■ **Aim of the exercise**
Please report every line of the listing below that has the word "make" in it.

■ **Information provided**
Source: an optimization exercise on an open RTL-to-GDS flow (aim: small area). Production flows keep margins and buffers that such runs may drop.
In this exercise RTL edits were held to simulation tests only and were not proved equivalent to the original.
Power is estimated from default activity; no workload was simulated.

==> xenon: inputs <==
## processor
module processor
(
	input wire clk_i,
	input wire rst_i,
	input wire stall_i,
	output wire [31:0] addr_o,
	input wire [31:0] data_i,
	output wire [31:0] data_o,
	output wire [3:0] data_w_o,
	output wire [2:0] data_mode_o,
	input wire [7:0] extio_in,
	output wire [7:0] extio_out
);
	wire stall_cpu; wire mwait_cpu; wire irq_cpu; wire irq_ack_cpu; wire exception_cpu; wire data_b_cpu; wire data_h_cpu; wire data_access_cpu;
	wire [31:0] irq_vector_cpu; wire [31:0] inst_addr_cpu; wire [31:0] inst_in_cpu; wire [31:0] data_addr_cpu; wire [31:0] data_in_cpu; wire [31:0] data_out_cpu;
	wire [3:0] data_w_cpu;
	assign data_mode_o = {data_b_cpu,data_h_cpu,data_access_cpu};
	datapath core
	(
		.clock(clk_i),
		.reset(rst_i),
		.stall(stall_cpu),
		.mwait(mwait_cpu),
		.irq_vector(irq_vector_cpu),
		.irq(irq_cpu),
		.irq_ack(irq_ack_cpu),
		.exception(exception_cpu),
		.inst_addr(inst_addr_cpu),
  ...
==> flow/config.mk <==
export PLATFORM = sky130hd
export DESIGN_NAME = processor
export DESIGN_NICKNAME = processor
export VERILOG_FILES = /design/flow/design.v
export SDC_FILE = /design/flow/constraint.sdc
export NUM_CORES = 4
export LEC_CHECK = 0
export CAP_MARGIN = 20
export CORE_MARGIN = 2
export CORE_UTILIZATION = 40
export SLEW_MARGIN = 20
export SYNTH_HIERARCHICAL = 1
==> flow/constraint.sdc <==
create_clock -name core_clock -period 12.0 [get_ports {clk_i}]
set_input_delay 2.4000 -clock core_clock [delete_from_list [all_inputs] [get_ports {clk_i}]]
set_output_delay 2.4000 -clock core_clock [all_outputs]
set_load 0.01 [all_outputs]
run.sh (not shown) runs the stock make flow with config.mk's settings and CLKGATE_MAP_FILE= SYNTH_SCRIPT=/design/flow/synth_recipe.tcl, a recipe that flattens the netlist after the stock synthesis.
==> quartz: changes against xenon <==
--- a/flow/design.v
+++ b/flow/design.v
@@ -80,43 +80,39 @@
 	output wire data_b,
 	output wire data_h,
 	output wire data_access
 );
 	localparam [3:0] T_NOP = 4'b0000, T_SYS = 4'b0001, T_JAL = 4'b0010, T_JALR = 4'b0011,
 		T_BR = 4'b0100, T_LUI = 4'b0101, T_AUIPC = 4'b0110, T_OPI = 4'b1000, T_OP = 4'b1001,
 		T_LD = 4'b1100, T_ST = 4'b1101;
-	reg [31:0] pc; reg [31:0] pc_last; reg [31:0] pc_last2;
-	wire [31:0] pc_plus4; wire [31:0] pc_next; wire [31:0] branch;
+	reg [31:0] pc; reg [31:0] pc_last; reg [31:0] tgt;
+	wire [31:0] pc_plus4; wire [31:0] pc_next; wire [31:0] imm_d; wire [31:0] tgt_d; wire [31:0] tgt_base;
 	wire [31:0] inst_sw; wire [3:0] itype_dec;
 	reg [3:0] t; reg [31:7] ir;
 	reg stall_reg; reg irq_ack_s_dly; reg bds; reg data_access_s_dly;
 	wire irq_ack_s; wire data_access_s; wire branch_taken; wire jump_taken; wire except; wire kill;
 	wire [31:0] read_data1; wire [31:0] read_data2; wire [31:0] write_data;
 	wire [31:0] alu_src1; wire [31:0] alu_src2; wire [31:0] result; wire [31:0] sum;
-	wire [31:0] imm_i; wire [31:0] imm_s; wire [31:0] imm_sb; wire [31:0] imm_uj; wire [31:0] imm_u;
+	wire [31:0] imm_i; wire [31:0] imm_s;
 	wire [31:0] ld; wire wreg; wire equal; wire less_than;
 	wire [2:0] f3;
 	always @(posedge clock or posedge reset) begin
 		if (reset == 1'b1) begin
 			pc <= {32{1'b0}};
 			pc_last <= {32{1'b0}};
 		end else begin
 			if (stall == 1'b0) begin
 				pc <= pc_next;
 				pc_last <= pc;
 			end
 		end
 	end
-	always @(posedge clock) begin
-		if (stall == 1'b0)
-			pc_last2 <= pc_last;
-	end
 	assign pc_plus4 = {pc[31:2] + 30'd1, pc[1:0]};
 	assign pc_next = irq_ack_s == 1'b1 || except == 1'b1 ? irq_vector :
-		branch_taken == 1'b1 || jump_taken == 1'b1 ? branch :
+		branch_taken == 1'b1 || is_jal == 1'b1 ? tgt : is_jalr == 1'b1 ? sum :
 		data_access_s == 1'b1 ? pc_last : pc_plus4;
 	assign irq_ack_s = irq & ~bds & ~branch_taken & ~jump_taken & ~data_access_s;
 	assign irq_ack = irq_ack_s_dly;
 	assign exception = except;
 	always @(posedge clock or posedge reset) begin
 		if (reset == 1'b1) begin
 			irq_ack_s_dly <= 1'b0;
@@ -147,17 +143,33 @@
 		if (reset == 1'b1) begin
 			t <= T_NOP;
 		end else begin
 			if (stall == 1'b0 && mwait == 1'b0)
 				t <= kill ? T_NOP : itype_dec;
 		end
 	end
+	assign imm_d = inst_sw[2] == 1'b0 ? {{19{inst_sw[31]}}, inst_sw[31], inst_sw[7], inst_sw[30:25], inst_sw[11:8], 1'b0} :
+		inst_sw[3] == 1'b1 ? {{11{inst_sw[31]}}, inst_sw[31], inst_sw[19:12], inst_sw[20], inst_sw[30:21], 1'b0} :
+		{inst_sw[31:12], 12'h000};
+	assign tgt_base = (inst_sw[5] & inst_sw[4] & ~inst_sw[3] & inst_sw[2]) ? 32'h00000000 : pc_last;
+	alu_add target_adder
+	(
+		.a(tgt_base),
+		.b(imm_d),
+		.cin(1'b0),
+		.p(),
+		.g(),
+		.sum(tgt_d),
+		.cout()
+	);
 	always @(posedge clock) begin
-		if (stall == 1'b0 && mwait == 1'b0)
+		if (stall == 1'b0 && mwait == 1'b0) begin
 			ir <= inst_sw[31:7];
+			tgt <= tgt_d;
+		end
 	end
 	wire is_mem = t[3] & t[2];
 	wire is_ld = t == T_LD;
 	wire is_st = t == T_ST;
 	wire is_br = t == T_BR;
 	wire is_jal = t == T_JAL;
 	wire is_jalr = t == T_JALR;
@@ -165,46 +177,43 @@
 	wire is_auipc = t == T_AUIPC;
 	wire is_op = t == T_OP;
 	wire is_alu = t[3] & ~t[2];
 	wire rw = is_jal | is_jalr | is_lui | is_auipc | is_alu | is_ld;
 	assign f3 = ir[14:12];
 	assign imm_i = {{20{ir[31]}}, ir[31:20]};
 	assign imm_s = {{20{ir[31]}}, ir[31:25], ir[11:7]};
-	assign imm_sb = {{19{ir[31]}}, ir[31], ir[7], ir[30:25], ir[11:8], 1'b0};
-	assign imm_uj = {{11{ir[31]}}, ir[31], ir[19:12], ir[20], ir[30:21], 1'b0};
-	assign imm_u = {ir[31:12], 12'h000};
 	reg_bank register_bank
 	(
 		.clock(clock),
 		.read_reg1(ir[18:15]),
 		.read_reg2(ir[23:20]),
 		.write_reg(ir[10:7]),
 		.wreg(wreg),
 		.write_data(write_data),
 		.read_data1(read_data1),
 		.read_data2(read_data2)
 	);
 	assign wreg = rw & ~mwait & ~stall_reg;
-	assign alu_src1 = is_auipc ? pc_last2 : read_data1;
-	assign alu_src2 = (is_op | is_br) ? read_data2 : is_st ? imm_s : (is_lui | is_auipc) ? imm_u : imm_i;
+	assign alu_src1 = read_data1;
+	assign alu_src2 = (is_op | is_br) ? read_data2 : is_st ? imm_s : imm_i;
 	alu alu
 	(
 		.op1(alu_src1),
 		.op2(alu_src2),
 		.sel(is_alu ? f3 : 3'b000),
 		.sub(is_br | (is_alu & f3[2:1] == 2'b01) | (is_op & f3 == 3'b000 & ir[30])),
 		.unsgn(is_br ? f3[1] : f3[0]),
 		.arith(ir[30]),
-		.pass(is_lui),
+		.tgt(tgt),
+		.use_tgt(is_auipc | is_lui),
 		.result(result),
 		.sum(sum),
 		.equal(equal),
 		.less_than(less_than)
 	);
-	assign branch = (is_jalr ? read_data1 : pc_last2) + (is_jal ? imm_uj : is_jalr ? imm_i : imm_sb);
 	assign branch_taken = is_br & (f3[2] ? less_than ^ f3[0] : equal ^ f3[0]);
 	assign except = t == T_SYS;
 	assign jump_taken = is_jal | is_jalr;
 	assign inst_addr = pc;
 	assign data_addr = sum;
 	assign data_b = is_mem & f3[1:0] == 2'b00;
 	assign data_h = is_mem & f3[1:0] == 2'b01;
@@ -324,15 +333,16 @@
 (
 	input wire [31:0] op1,
 	input wire [31:0] op2,
 	input wire [2:0] sel,
 	input wire sub,
 	input wire unsgn,
 	input wire arith,
-	input wire pass,
+	input wire [31:0] tgt,
+	input wire use_tgt,
 	output wire [31:0] result,
 	output wire [31:0] sum,
 	output wire equal,
 	output wire less_than
 );
 	wire [31:0] p; wire [31:0] g; wire [31:0] y;
 	wire cout; wire less;
@@ -354,26 +364,26 @@
 	(
 		.lshift(~sel[2]),
 		.arith(arith),
 		.shift(op2[4:0]),
 		.in(op1),
 		.out(y)
 	);
-	assign s_add = ~pass & sel == 3'b000;
-	assign s_sl = ~pass & sel == 3'b001;
-	assign s_slt = ~pass & sel[2:1] == 2'b01;
-	assign s_xor = ~pass & sel == 3'b100;
-	assign s_sr = ~pass & sel == 3'b101;
-	assign s_or = ~pass & sel == 3'b110;
-	assign s_and = ~pass & sel == 3'b111;
+	assign s_add = ~use_tgt & sel == 3'b000;
+	assign s_sl = sel == 3'b001;
+	assign s_slt = sel[2:1] == 2'b01;
+	assign s_xor = sel == 3'b100;
+	assign s_sr = sel == 3'b101;
+	assign s_or = sel == 3'b110;
+	assign s_and = sel == 3'b111;
 	genvar i;
 	generate
 		for (i = 0; i < 32; i = i + 1) begin : rmux
 			assign result[i] = (s_add & sum[i]) | (s_xor & p[i]) | (s_or & (p[i] | g[i])) | (s_and & g[i]) |
-				(s_sr & y[i]) | (s_sl & y[31 - i]) | (pass & op2[i]) | (i == 0 ? s_slt & less : 1'b0);
+				(s_sr & y[i]) | (s_sl & y[31 - i]) | (use_tgt & tgt[i]) | (i == 0 ? s_slt & less : 1'b0);
 		end
 	endgenerate
 endmodule
 module alu_add
 (
 	input wire [31:0] a,
 	input wire [31:0] b,
@@ -453,28 +463,26 @@
 	reg [31:0] periph_data; reg [31:0] irq_vector_reg; reg [31:0] irq_epc_reg;
 	wire interrupt; reg irq;
 	parameter [2:0] irq_idle = 0, irq_int = 1, irq_req = 2, irq_ackn = 3, irq_done = 4;
 	reg [2:0] pulse_state;
 	reg [2:0] pulse_next_state;
 	wire periph_access; reg periph_access_dly; wire periph_access_we;
 	always @(posedge clock) begin
-		if (periph_access == 1'b1) begin
-			case (data_addr_cpu[7:4])
-			4'b0000 : begin periph_data <= irq_vector_reg; end			 
-			4'b0001 : begin periph_data <= {extio_in,24'h000000}; end		 
-			4'b0010 : begin periph_data <= {irq_mask_reg,24'h000000}; end		 
-			4'b0011 : begin periph_data <= {irq_status_reg,24'h000000}; end		 
-			4'b0100 : begin 							 
-				periph_data <= {irq_epc_reg[7:0],irq_epc_reg[15:8],irq_epc_reg[23:16],irq_epc_reg[31:24]};
-			end
-			4'b1000 : begin periph_data <= {extio_in,24'h000000}; end		 
-			4'b1001 : begin periph_data <= {extio_out_reg,24'h000000}; end		 
-			default : begin periph_data <= data_read_mem; end
-			endcase
+		case (data_addr_cpu[7:4])
+		4'b0000 : begin periph_data <= irq_vector_reg; end			 
+		4'b0001 : begin periph_data <= {extio_in,24'h000000}; end		 
+		4'b0010 : begin periph_data <= {irq_mask_reg,24'h000000}; end		 
+		4'b0011 : begin periph_data <= {irq_status_reg,24'h000000}; end		 
+		4'b0100 : begin 							 
+			periph_data <= {irq_epc_reg[7:0],irq_epc_reg[15:8],irq_epc_reg[23:16],irq_epc_reg[31:24]};
 		end
+		4'b1000 : begin periph_data <= {extio_in,24'h000000}; end		 
+		4'b1001 : begin periph_data <= {extio_out_reg,24'h000000}; end		 
+		default : begin periph_data <= data_read_mem; end
+		endcase
 	end
 	assign inst_in_cpu = data_read_mem;
 	assign data_in_cpu = periph_access_dly == 1'b0 ? data_read_mem : periph_data;
 	always @(posedge clock or posedge reset) begin
 		if (reset == 1'b1) begin
 			irq_vector_reg <= {32{1'b0}};
 			irq_mask_reg <= {8{1'b0}};
==> flow/flow/run.sh (new file) <==
#!/bin/bash
# Own flow: the standard layout (standard.sh) with these changes:
#  - synthesis maps with an area-leaning ABC script (flow/abc_area_relaxed.script)
#    through flow/my_abc_synth.tcl, which is synth_recipe.tcl with the abc call
#    redirected (same registers, flattening and renaming);
#  - every port still gets a buffer, a sky130_fd_sc_hd__buf_1;
#  - clock tree built from clkbuf_8 without dummy loads;
#  - power recovery (downsizing off the critical paths) after global routing.
set -euo pipefail
W=$(pwd)
bash standard.sh finish \
  SYNTH_SCRIPT="$W/flow/my_abc_synth.tcl" \
  "BUFFER_PORTS_ARGS=-buffer_cell sky130_fd_sc_hd__buf_1" \
  "CTS_ARGS=-sink_clustering_enable -repair_clock_nets -buf_list sky130_fd_sc_hd__clkbuf_8 -dont_use_dummy_load" \
  RECOVER_POWER=100 \
  > "$W/standard_flow.log" 2>&1
test -f "$W/out/final.def"
==> flow/flow/abc_area_relaxed.script (new file) <==
&get -n
&st
&dch
&nf -R 1000 -p
&put
topo
stime -c
==> flow/flow/my_abc_synth.tcl (new file) <==
proc synth {args} { yosys synth -nofsm -noshare {*}$args }
# map with an area-leaning ABC script in place of ORFS's speed script
set ::my_abc_script [file join [file dirname [file normalize [info script]]] abc_area_relaxed.script]
proc abc {args} {
  set i [lsearch -exact $args -script]
  if {$i >= 0} { lset args [expr {$i + 1}] $::my_abc_script }
  yosys abc {*}$args
}
source $::env(SCRIPTS_DIR)/synth.tcl
# left out here: clear keep_hierarchy, flatten, clean up, hide names made inside functions, write 1_2_yosys.v
==> flow/standard.sh (new file) <==
#!/bin/bash
# synth_recipe.tcl (not shown) runs the flow's synth.tcl, then flattens the netlist and writes it again
# the make line also repeats each setting of config.mk as NAME=value (left out here)
make -C /OpenROAD-flow-scripts/flow DESIGN_CONFIG=/design/flow/config.mk WORK_HOME=/design/flow/orfs CLKGATE_MAP_FILE= SYNTH_SCRIPT=/design/flow/synth_recipe.tcl "${@:-finish}"
Settings changed: CORE_UTILIZATION 40 to 55.
removed: flow/run.sh
==> amber: changes against xenon <==
--- a/flow/design.v
+++ b/flow/design.v
@@ -80,43 +80,39 @@
 	output wire data_b,
 	output wire data_h,
 	output wire data_access
 );
 	localparam [3:0] T_NOP = 4'b0000, T_SYS = 4'b0001, T_JAL = 4'b0010, T_JALR = 4'b0011,
 		T_BR = 4'b0100, T_LUI = 4'b0101, T_AUIPC = 4'b0110, T_OPI = 4'b1000, T_OP = 4'b1001,
 		T_LD = 4'b1100, T_ST = 4'b1101;
-	reg [31:0] pc; reg [31:0] pc_last; reg [31:0] pc_last2;
-	wire [31:0] pc_plus4; wire [31:0] pc_next; wire [31:0] branch;
+	reg [31:0] pc; reg [31:0] pc_last; reg [31:0] tgt;
+	wire [31:0] pc_plus4; wire [31:0] pc_next; wire [31:0] imm_d; wire [31:0] tgt_d;
 	wire [31:0] inst_sw; wire [3:0] itype_dec;
 	reg [3:0] t; reg [31:7] ir;
 	reg stall_reg; reg irq_ack_s_dly; reg bds; reg data_access_s_dly;
 	wire irq_ack_s; wire data_access_s; wire branch_taken; wire jump_taken; wire except; wire kill;
 	wire [31:0] read_data1; wire [31:0] read_data2; wire [31:0] write_data;
 	wire [31:0] alu_src1; wire [31:0] alu_src2; wire [31:0] result; wire [31:0] sum;
-	wire [31:0] imm_i; wire [31:0] imm_s; wire [31:0] imm_sb; wire [31:0] imm_uj; wire [31:0] imm_u;
+	wire [31:0] imm_i; wire [31:0] imm_s; wire [31:0] imm_u;
 	wire [31:0] ld; wire wreg; wire equal; wire less_than;
 	wire [2:0] f3;
 	always @(posedge clock or posedge reset) begin
 		if (reset == 1'b1) begin
 			pc <= {32{1'b0}};
 			pc_last <= {32{1'b0}};
 		end else begin
 			if (stall == 1'b0) begin
 				pc <= pc_next;
 				pc_last <= pc;
 			end
 		end
 	end
-	always @(posedge clock) begin
-		if (stall == 1'b0)
-			pc_last2 <= pc_last;
-	end
 	assign pc_plus4 = {pc[31:2] + 30'd1, pc[1:0]};
 	assign pc_next = irq_ack_s == 1'b1 || except == 1'b1 ? irq_vector :
-		branch_taken == 1'b1 || jump_taken == 1'b1 ? branch :
+		branch_taken == 1'b1 || is_jal == 1'b1 ? tgt : is_jalr == 1'b1 ? sum :
 		data_access_s == 1'b1 ? pc_last : pc_plus4;
 	assign irq_ack_s = irq & ~bds & ~branch_taken & ~jump_taken & ~data_access_s;
 	assign irq_ack = irq_ack_s_dly;
 	assign exception = except;
 	always @(posedge clock or posedge reset) begin
 		if (reset == 1'b1) begin
 			irq_ack_s_dly <= 1'b0;
@@ -147,17 +143,32 @@
 		if (reset == 1'b1) begin
 			t <= T_NOP;
 		end else begin
 			if (stall == 1'b0 && mwait == 1'b0)
 				t <= kill ? T_NOP : itype_dec;
 		end
 	end
+	assign imm_d = inst_sw[2] == 1'b0 ? {{19{inst_sw[31]}}, inst_sw[31], inst_sw[7], inst_sw[30:25], inst_sw[11:8], 1'b0} :
+		inst_sw[3] == 1'b1 ? {{11{inst_sw[31]}}, inst_sw[31], inst_sw[19:12], inst_sw[20], inst_sw[30:21], 1'b0} :
+		{inst_sw[31:12], 12'h000};
+	alu_add target_adder
+	(
+		.a(pc_last),
+		.b(imm_d),
+		.cin(1'b0),
+		.p(),
+		.g(),
+		.sum(tgt_d),
+		.cout()
+	);
 	always @(posedge clock) begin
-		if (stall == 1'b0 && mwait == 1'b0)
+		if (stall == 1'b0 && mwait == 1'b0) begin
 			ir <= inst_sw[31:7];
+			tgt <= tgt_d;
+		end
 	end
 	wire is_mem = t[3] & t[2];
 	wire is_ld = t == T_LD;
 	wire is_st = t == T_ST;
 	wire is_br = t == T_BR;
 	wire is_jal = t == T_JAL;
 	wire is_jalr = t == T_JALR;
@@ -165,46 +176,45 @@
 	wire is_auipc = t == T_AUIPC;
 	wire is_op = t == T_OP;
 	wire is_alu = t[3] & ~t[2];
 	wire rw = is_jal | is_jalr | is_lui | is_auipc | is_alu | is_ld;
 	assign f3 = ir[14:12];
 	assign imm_i = {{20{ir[31]}}, ir[31:20]};
 	assign imm_s = {{20{ir[31]}}, ir[31:25], ir[11:7]};
-	assign imm_sb = {{19{ir[31]}}, ir[31], ir[7], ir[30:25], ir[11:8], 1'b0};
-	assign imm_uj = {{11{ir[31]}}, ir[31], ir[19:12], ir[20], ir[30:21], 1'b0};
 	assign imm_u = {ir[31:12], 12'h000};
 	reg_bank register_bank
 	(
 		.clock(clock),
 		.read_reg1(ir[18:15]),
 		.read_reg2(ir[23:20]),
 		.write_reg(ir[10:7]),
 		.wreg(wreg),
 		.write_data(write_data),
 		.read_data1(read_data1),
 		.read_data2(read_data2)
 	);
 	assign wreg = rw & ~mwait & ~stall_reg;
-	assign alu_src1 = is_auipc ? pc_last2 : read_data1;
-	assign alu_src2 = (is_op | is_br) ? read_data2 : is_st ? imm_s : (is_lui | is_auipc) ? imm_u : imm_i;
+	assign alu_src1 = read_data1;
+	assign alu_src2 = (is_op | is_br) ? read_data2 : is_st ? imm_s : is_lui ? imm_u : imm_i;
 	alu alu
 	(
 		.op1(alu_src1),
 		.op2(alu_src2),
 		.sel(is_alu ? f3 : 3'b000),
 		.sub(is_br | (is_alu & f3[2:1] == 2'b01) | (is_op & f3 == 3'b000 & ir[30])),
 		.unsgn(is_br ? f3[1] : f3[0]),
 		.arith(ir[30]),
 		.pass(is_lui),
+		.tgt(tgt),
+		.auipc(is_auipc),
 		.result(result),
 		.sum(sum),
 		.equal(equal),
 		.less_than(less_than)
 	);
-	assign branch = (is_jalr ? read_data1 : pc_last2) + (is_jal ? imm_uj : is_jalr ? imm_i : imm_sb);
 	assign branch_taken = is_br & (f3[2] ? less_than ^ f3[0] : equal ^ f3[0]);
 	assign except = t == T_SYS;
 	assign jump_taken = is_jal | is_jalr;
 	assign inst_addr = pc;
 	assign data_addr = sum;
 	assign data_b = is_mem & f3[1:0] == 2'b00;
 	assign data_h = is_mem & f3[1:0] == 2'b01;
@@ -325,14 +335,16 @@
 	input wire [31:0] op1,
 	input wire [31:0] op2,
 	input wire [2:0] sel,
 	input wire sub,
 	input wire unsgn,
 	input wire arith,
 	input wire pass,
+	input wire [31:0] tgt,
+	input wire auipc,
 	output wire [31:0] result,
 	output wire [31:0] sum,
 	output wire equal,
 	output wire less_than
 );
 	wire [31:0] p; wire [31:0] g; wire [31:0] y;
 	wire cout; wire less;
@@ -354,26 +366,26 @@
 	(
 		.lshift(~sel[2]),
 		.arith(arith),
 		.shift(op2[4:0]),
 		.in(op1),
 		.out(y)
 	);
-	assign s_add = ~pass & sel == 3'b000;
+	assign s_add = ~pass & ~auipc & sel == 3'b000;
 	assign s_sl = ~pass & sel == 3'b001;
 	assign s_slt = ~pass & sel[2:1] == 2'b01;
 	assign s_xor = ~pass & sel == 3'b100;
 	assign s_sr = ~pass & sel == 3'b101;
 	assign s_or = ~pass & sel == 3'b110;
 	assign s_and = ~pass & sel == 3'b111;
 	genvar i;
 	generate
 		for (i = 0; i < 32; i = i + 1) begin : rmux
 			assign result[i] = (s_add & sum[i]) | (s_xor & p[i]) | (s_or & (p[i] | g[i])) | (s_and & g[i]) |
-				(s_sr & y[i]) | (s_sl & y[31 - i]) | (pass & op2[i]) | (i == 0 ? s_slt & less : 1'b0);
+				(s_sr & y[i]) | (s_sl & y[31 - i]) | (pass & op2[i]) | (auipc & tgt[i]) | (i == 0 ? s_slt & less : 1'b0);
 		end
 	endgenerate
 endmodule
 module alu_add
 (
 	input wire [31:0] a,
 	input wire [31:0] b,
Settings changed: CTS_BUF_LIST from default to sky130_fd_sc_hd__clkbuf_8.
==> load_flow_metrics.sql <==
INSERT INTO impl_metrics (metric_group, metric, value, unit) VALUES
('pwr', 'clock_net_power', '2.26', 'mW'),
('cells_and_area', 'nonClockInverterCount', '145', ''),
('outcome', 'status', 'finished clean', ''),
('cells_and_area', 'layout_clock_area_frac', '0.0512', ''),
('job', 'maxCapViolations', '0', ''),
('setup_path', 'r2r_end', 'core.register_bank.registers[7][22]$_DFFE_PP_', ''),
('cells_and_area', 'commonest_cells_after_routing_fill_and_taps_aside', 'sky130_fd_sc_hd__edfxtp_1, sky130_fd_sc_hd__a222oi_1, sky130_fd_sc_hd__nand2_1', '');
The numbers above come from amber.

■ **Solution below**
run.sh (not shown) runs the stock make flow with config.mk's settings and CLKGATE_MAP_FILE= SYNTH_SCRIPT=/design/flow/synth_recipe.tcl, a recipe that flattens the netlist after the stock synthesis.
# the make line also repeats each setting of config.mk as NAME=value (left out here)
make -C /OpenROAD-flow-scripts/flow DESIGN_CONFIG=/design/flow/config.mk WORK_HOME=/design/flow/orfs CLKGATE_MAP_FILE= SYNTH_SCRIPT=/design/flow/synth_recipe.tcl "${@:-finish}"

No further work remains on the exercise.